Structure of Computer Systems

Structure of Computer Systems Course 5 The Central Processing Unit - CPU

Solutions for hazard cases • Scoreboard method • Tomasulo’s method • Branch prediction

Scoreboard method • General considerations (wiki): • used first in the CDC 6600 computer (1966), • used for dynamically scheduling a pipeline so that the instructions can execute out-of-orderwhen there are no conflicts and the hardware is available (no structural hazard is present) • the data dependencies of every instruction are logged. • instructions are released only when the scoreboard determines that there are no conflicts with previously issued and incomplete instructions. • if an instruction is stalled because it is unsafe to continue, the scoreboard monitors the flowof executing instructions until all dependencies have been resolved before the stalled instruction is issued.
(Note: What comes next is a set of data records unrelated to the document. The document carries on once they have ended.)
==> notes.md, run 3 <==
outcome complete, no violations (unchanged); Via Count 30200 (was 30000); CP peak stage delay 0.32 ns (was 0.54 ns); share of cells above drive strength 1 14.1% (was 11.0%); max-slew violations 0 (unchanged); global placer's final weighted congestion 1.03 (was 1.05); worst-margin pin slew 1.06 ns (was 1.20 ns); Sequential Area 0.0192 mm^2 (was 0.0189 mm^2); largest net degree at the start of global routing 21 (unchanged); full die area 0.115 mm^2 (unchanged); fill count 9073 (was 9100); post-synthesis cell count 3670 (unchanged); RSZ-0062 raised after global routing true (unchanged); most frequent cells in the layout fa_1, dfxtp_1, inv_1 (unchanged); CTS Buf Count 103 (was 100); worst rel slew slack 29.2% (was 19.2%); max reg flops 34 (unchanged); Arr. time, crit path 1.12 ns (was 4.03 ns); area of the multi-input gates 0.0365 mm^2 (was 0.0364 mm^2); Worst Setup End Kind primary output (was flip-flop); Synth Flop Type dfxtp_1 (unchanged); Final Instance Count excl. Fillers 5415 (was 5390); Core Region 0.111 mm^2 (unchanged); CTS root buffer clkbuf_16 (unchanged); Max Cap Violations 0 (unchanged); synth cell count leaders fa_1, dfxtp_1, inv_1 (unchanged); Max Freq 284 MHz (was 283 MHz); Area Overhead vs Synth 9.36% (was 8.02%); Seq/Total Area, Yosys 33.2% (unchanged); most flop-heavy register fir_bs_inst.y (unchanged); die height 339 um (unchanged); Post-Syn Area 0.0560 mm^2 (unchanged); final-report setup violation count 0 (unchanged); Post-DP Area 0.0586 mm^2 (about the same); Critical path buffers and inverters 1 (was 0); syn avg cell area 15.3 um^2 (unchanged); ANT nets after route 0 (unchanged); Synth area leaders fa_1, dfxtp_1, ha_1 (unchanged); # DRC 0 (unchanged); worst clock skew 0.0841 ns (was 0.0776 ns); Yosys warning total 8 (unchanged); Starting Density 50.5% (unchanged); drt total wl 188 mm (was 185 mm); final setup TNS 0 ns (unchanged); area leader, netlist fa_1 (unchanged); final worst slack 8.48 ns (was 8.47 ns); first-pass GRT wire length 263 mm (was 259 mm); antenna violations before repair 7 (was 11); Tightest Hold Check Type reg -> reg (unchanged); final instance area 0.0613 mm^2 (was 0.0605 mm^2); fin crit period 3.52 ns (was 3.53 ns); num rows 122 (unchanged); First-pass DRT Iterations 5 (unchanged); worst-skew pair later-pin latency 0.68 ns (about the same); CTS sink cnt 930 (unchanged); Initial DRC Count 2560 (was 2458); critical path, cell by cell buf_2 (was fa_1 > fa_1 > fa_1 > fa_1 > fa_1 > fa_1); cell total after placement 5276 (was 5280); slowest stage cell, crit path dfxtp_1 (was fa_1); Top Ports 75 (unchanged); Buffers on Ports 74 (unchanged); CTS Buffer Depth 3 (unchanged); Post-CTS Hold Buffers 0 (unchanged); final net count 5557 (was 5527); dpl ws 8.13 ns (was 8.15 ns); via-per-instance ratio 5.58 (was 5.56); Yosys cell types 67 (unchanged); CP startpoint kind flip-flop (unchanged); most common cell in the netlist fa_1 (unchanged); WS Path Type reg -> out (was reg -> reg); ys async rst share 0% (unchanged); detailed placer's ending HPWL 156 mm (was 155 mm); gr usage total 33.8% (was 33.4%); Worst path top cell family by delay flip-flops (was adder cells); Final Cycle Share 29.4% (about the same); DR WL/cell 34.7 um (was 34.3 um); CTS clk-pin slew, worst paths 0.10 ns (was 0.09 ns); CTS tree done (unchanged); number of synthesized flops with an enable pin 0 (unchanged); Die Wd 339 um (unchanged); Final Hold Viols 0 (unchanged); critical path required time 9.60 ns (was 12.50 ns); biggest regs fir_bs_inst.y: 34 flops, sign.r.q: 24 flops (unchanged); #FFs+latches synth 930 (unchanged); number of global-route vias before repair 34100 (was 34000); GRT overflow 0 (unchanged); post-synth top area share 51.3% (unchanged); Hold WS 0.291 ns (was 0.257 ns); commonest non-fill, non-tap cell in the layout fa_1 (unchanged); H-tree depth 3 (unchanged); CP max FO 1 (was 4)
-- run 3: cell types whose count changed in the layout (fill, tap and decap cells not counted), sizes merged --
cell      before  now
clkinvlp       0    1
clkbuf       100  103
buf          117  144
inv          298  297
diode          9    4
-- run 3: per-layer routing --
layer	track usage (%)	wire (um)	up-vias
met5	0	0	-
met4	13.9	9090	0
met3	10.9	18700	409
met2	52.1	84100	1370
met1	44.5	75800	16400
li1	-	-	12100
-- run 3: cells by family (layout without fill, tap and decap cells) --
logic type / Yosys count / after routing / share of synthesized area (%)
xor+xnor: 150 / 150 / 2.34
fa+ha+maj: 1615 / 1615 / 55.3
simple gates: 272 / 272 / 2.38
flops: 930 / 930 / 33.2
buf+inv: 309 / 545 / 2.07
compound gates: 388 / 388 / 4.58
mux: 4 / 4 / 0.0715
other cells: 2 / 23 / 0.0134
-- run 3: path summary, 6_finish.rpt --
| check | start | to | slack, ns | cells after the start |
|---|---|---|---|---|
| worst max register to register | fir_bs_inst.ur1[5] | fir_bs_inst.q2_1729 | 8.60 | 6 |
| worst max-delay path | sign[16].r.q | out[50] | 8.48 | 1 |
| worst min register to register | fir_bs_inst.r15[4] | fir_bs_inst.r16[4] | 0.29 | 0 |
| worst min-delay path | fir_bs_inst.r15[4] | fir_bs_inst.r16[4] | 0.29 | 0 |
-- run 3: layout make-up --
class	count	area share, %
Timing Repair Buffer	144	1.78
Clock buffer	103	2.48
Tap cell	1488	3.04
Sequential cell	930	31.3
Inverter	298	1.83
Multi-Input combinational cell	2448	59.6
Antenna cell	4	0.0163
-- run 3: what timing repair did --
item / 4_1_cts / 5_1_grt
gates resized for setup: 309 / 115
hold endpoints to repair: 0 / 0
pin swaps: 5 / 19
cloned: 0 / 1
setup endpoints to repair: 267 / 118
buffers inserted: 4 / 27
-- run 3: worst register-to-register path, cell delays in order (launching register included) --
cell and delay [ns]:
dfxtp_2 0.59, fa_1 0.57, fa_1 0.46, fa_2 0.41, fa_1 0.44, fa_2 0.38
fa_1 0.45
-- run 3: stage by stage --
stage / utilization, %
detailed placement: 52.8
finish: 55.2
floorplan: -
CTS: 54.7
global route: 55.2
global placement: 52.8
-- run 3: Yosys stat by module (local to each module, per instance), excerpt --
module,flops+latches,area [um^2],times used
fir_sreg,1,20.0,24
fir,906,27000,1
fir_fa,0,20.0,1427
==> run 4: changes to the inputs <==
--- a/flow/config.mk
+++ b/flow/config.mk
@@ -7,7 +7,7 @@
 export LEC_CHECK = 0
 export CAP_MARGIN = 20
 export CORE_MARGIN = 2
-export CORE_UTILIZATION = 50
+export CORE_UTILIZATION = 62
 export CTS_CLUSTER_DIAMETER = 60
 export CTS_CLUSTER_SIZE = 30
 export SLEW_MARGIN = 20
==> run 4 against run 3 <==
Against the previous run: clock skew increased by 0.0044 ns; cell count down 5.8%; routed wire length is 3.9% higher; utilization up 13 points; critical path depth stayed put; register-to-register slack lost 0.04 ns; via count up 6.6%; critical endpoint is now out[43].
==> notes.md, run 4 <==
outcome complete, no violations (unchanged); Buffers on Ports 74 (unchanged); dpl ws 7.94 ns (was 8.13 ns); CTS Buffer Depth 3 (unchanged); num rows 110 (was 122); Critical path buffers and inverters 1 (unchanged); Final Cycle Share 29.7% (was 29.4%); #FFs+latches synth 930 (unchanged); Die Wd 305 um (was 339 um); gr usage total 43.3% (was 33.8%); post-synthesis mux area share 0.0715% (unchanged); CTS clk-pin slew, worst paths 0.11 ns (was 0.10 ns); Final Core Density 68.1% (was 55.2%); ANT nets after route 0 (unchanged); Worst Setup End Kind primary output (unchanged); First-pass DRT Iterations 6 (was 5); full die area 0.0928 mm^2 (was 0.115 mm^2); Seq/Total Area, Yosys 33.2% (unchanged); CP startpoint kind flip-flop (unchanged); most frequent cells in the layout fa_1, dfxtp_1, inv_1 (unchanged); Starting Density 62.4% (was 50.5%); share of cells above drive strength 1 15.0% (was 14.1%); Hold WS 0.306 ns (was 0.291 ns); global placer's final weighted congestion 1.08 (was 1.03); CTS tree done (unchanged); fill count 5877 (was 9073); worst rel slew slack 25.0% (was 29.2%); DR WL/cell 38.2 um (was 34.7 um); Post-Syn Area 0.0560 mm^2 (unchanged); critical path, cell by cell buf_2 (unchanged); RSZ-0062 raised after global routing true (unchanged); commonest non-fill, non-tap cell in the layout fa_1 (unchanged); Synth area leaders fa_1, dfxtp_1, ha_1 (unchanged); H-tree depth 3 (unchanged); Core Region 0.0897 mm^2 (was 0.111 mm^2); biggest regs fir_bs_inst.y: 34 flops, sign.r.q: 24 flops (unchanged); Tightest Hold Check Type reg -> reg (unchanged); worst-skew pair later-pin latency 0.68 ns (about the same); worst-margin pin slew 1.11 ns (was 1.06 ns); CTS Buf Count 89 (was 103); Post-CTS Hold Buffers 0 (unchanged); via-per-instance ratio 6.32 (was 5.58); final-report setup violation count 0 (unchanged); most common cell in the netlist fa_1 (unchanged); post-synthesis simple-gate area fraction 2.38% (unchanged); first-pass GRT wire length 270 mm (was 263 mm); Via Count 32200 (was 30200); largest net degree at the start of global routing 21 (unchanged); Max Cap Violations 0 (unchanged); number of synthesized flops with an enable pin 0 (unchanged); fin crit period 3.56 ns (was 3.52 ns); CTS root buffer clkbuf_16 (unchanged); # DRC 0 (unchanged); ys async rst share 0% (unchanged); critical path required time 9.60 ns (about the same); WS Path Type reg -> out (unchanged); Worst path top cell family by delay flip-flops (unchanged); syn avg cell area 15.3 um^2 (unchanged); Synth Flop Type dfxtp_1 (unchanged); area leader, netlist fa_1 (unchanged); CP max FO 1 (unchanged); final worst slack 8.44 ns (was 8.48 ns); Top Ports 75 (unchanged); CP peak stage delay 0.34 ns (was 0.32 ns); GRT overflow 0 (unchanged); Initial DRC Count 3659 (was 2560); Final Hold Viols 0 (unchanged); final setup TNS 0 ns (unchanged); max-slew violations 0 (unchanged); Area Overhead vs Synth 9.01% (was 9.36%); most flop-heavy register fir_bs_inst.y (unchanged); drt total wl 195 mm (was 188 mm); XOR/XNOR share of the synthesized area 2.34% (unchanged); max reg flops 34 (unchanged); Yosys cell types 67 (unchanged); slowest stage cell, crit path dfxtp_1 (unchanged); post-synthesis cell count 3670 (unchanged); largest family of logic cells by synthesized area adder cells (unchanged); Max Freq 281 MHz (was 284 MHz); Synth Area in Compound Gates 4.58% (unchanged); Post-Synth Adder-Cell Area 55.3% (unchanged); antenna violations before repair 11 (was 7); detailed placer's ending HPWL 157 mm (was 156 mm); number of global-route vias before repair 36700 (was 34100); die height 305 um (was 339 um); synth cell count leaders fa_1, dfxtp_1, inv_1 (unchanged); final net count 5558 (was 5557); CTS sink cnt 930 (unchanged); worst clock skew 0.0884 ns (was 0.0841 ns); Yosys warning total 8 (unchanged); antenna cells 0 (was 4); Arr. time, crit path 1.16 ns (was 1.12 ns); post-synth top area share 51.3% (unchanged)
Scoreboard method • Implementation of the scoreboard method: Every instruction goes through 4 stages: • Issue(ID1) • decode instructions • check for structural and WAW hazards • stall until structural and WAW hazards are resolved • Read operands (ID2) • wait until no RAW hazards • then read operands • Execution (EX) • operate on operands • may be multiple cycles - notify scoreboard when done • Write result (WB) • finish execution • stall if WAR hazard

Scoreboard method • Scoreboard structure: • Instruction status • Indicates which of 4 steps the instruction is in: ID1, ID2, EX, or WB. • Functional unit status: Indicates the state of the functional unit (FU) • Busy Indicates whether the unit is busy or not • Op Operation to perform in the unit (e.g., + or –) • Fi Destination register • Fj, Fk Source-register numbers • Qj, Qk Functional units producing source registers Fj, Fk • Rj, Rk Flags indicating when Fj, Fk are ready • Register result status • Indicates which functional unit will write each register, if one exists. Blank when no pending instructions will write that register

Scoreboard method • Speedup from scoreboard • 1.7 for FORTRAN programs • 2.5 for hand-coded assembly language programs • Hardware • Scoreboard hardware approximately same as one FPU • Main cost - buses (4 times normal amount) • Could be more severe for modern processors

Scoreboard and Tomasulo’s algorithm • Issues with Scoreboard method: • it does not solve structural hazard • No forwarding logic • introduces stall phases when a required functional unit is busy; the stall affects the next instructions too • Tomasulo’s algorithm • avoid the structural hazard and also resolve WAR and WAW dependencies with Register renaming and Common data bus (CDB) • Used first in IBM 360/91 computer (1969) • Register renaming – keep multiple copies of the same physical register • Avoids data dependencies when the dependency is caused by the limited number of registers and not by a real data dependency • Common data bus– a data is put on a common bus as soon as it’s available avoiding unnecessary stall until the data is written in the destination register

Tomasulo’s alorithm • Instruction stages: • Issue – an instruction is issued if the required functional unit and all operands are available, else it is stalled and the next instruction is tested and if possible issued; if a real data is not yet available a virtual value is considered, until the real value becomes available • Registers are renamed to avoid WAR and WAW hazards • Execute – the instruction is carried out as long as the necessary operands are available or present on the CDB; special care must be given to Load and Store instructions that require access to the memory • Write result – the result of the executed instruction is written back into the destination register and Store operations are made with the memory • (see later commit stage)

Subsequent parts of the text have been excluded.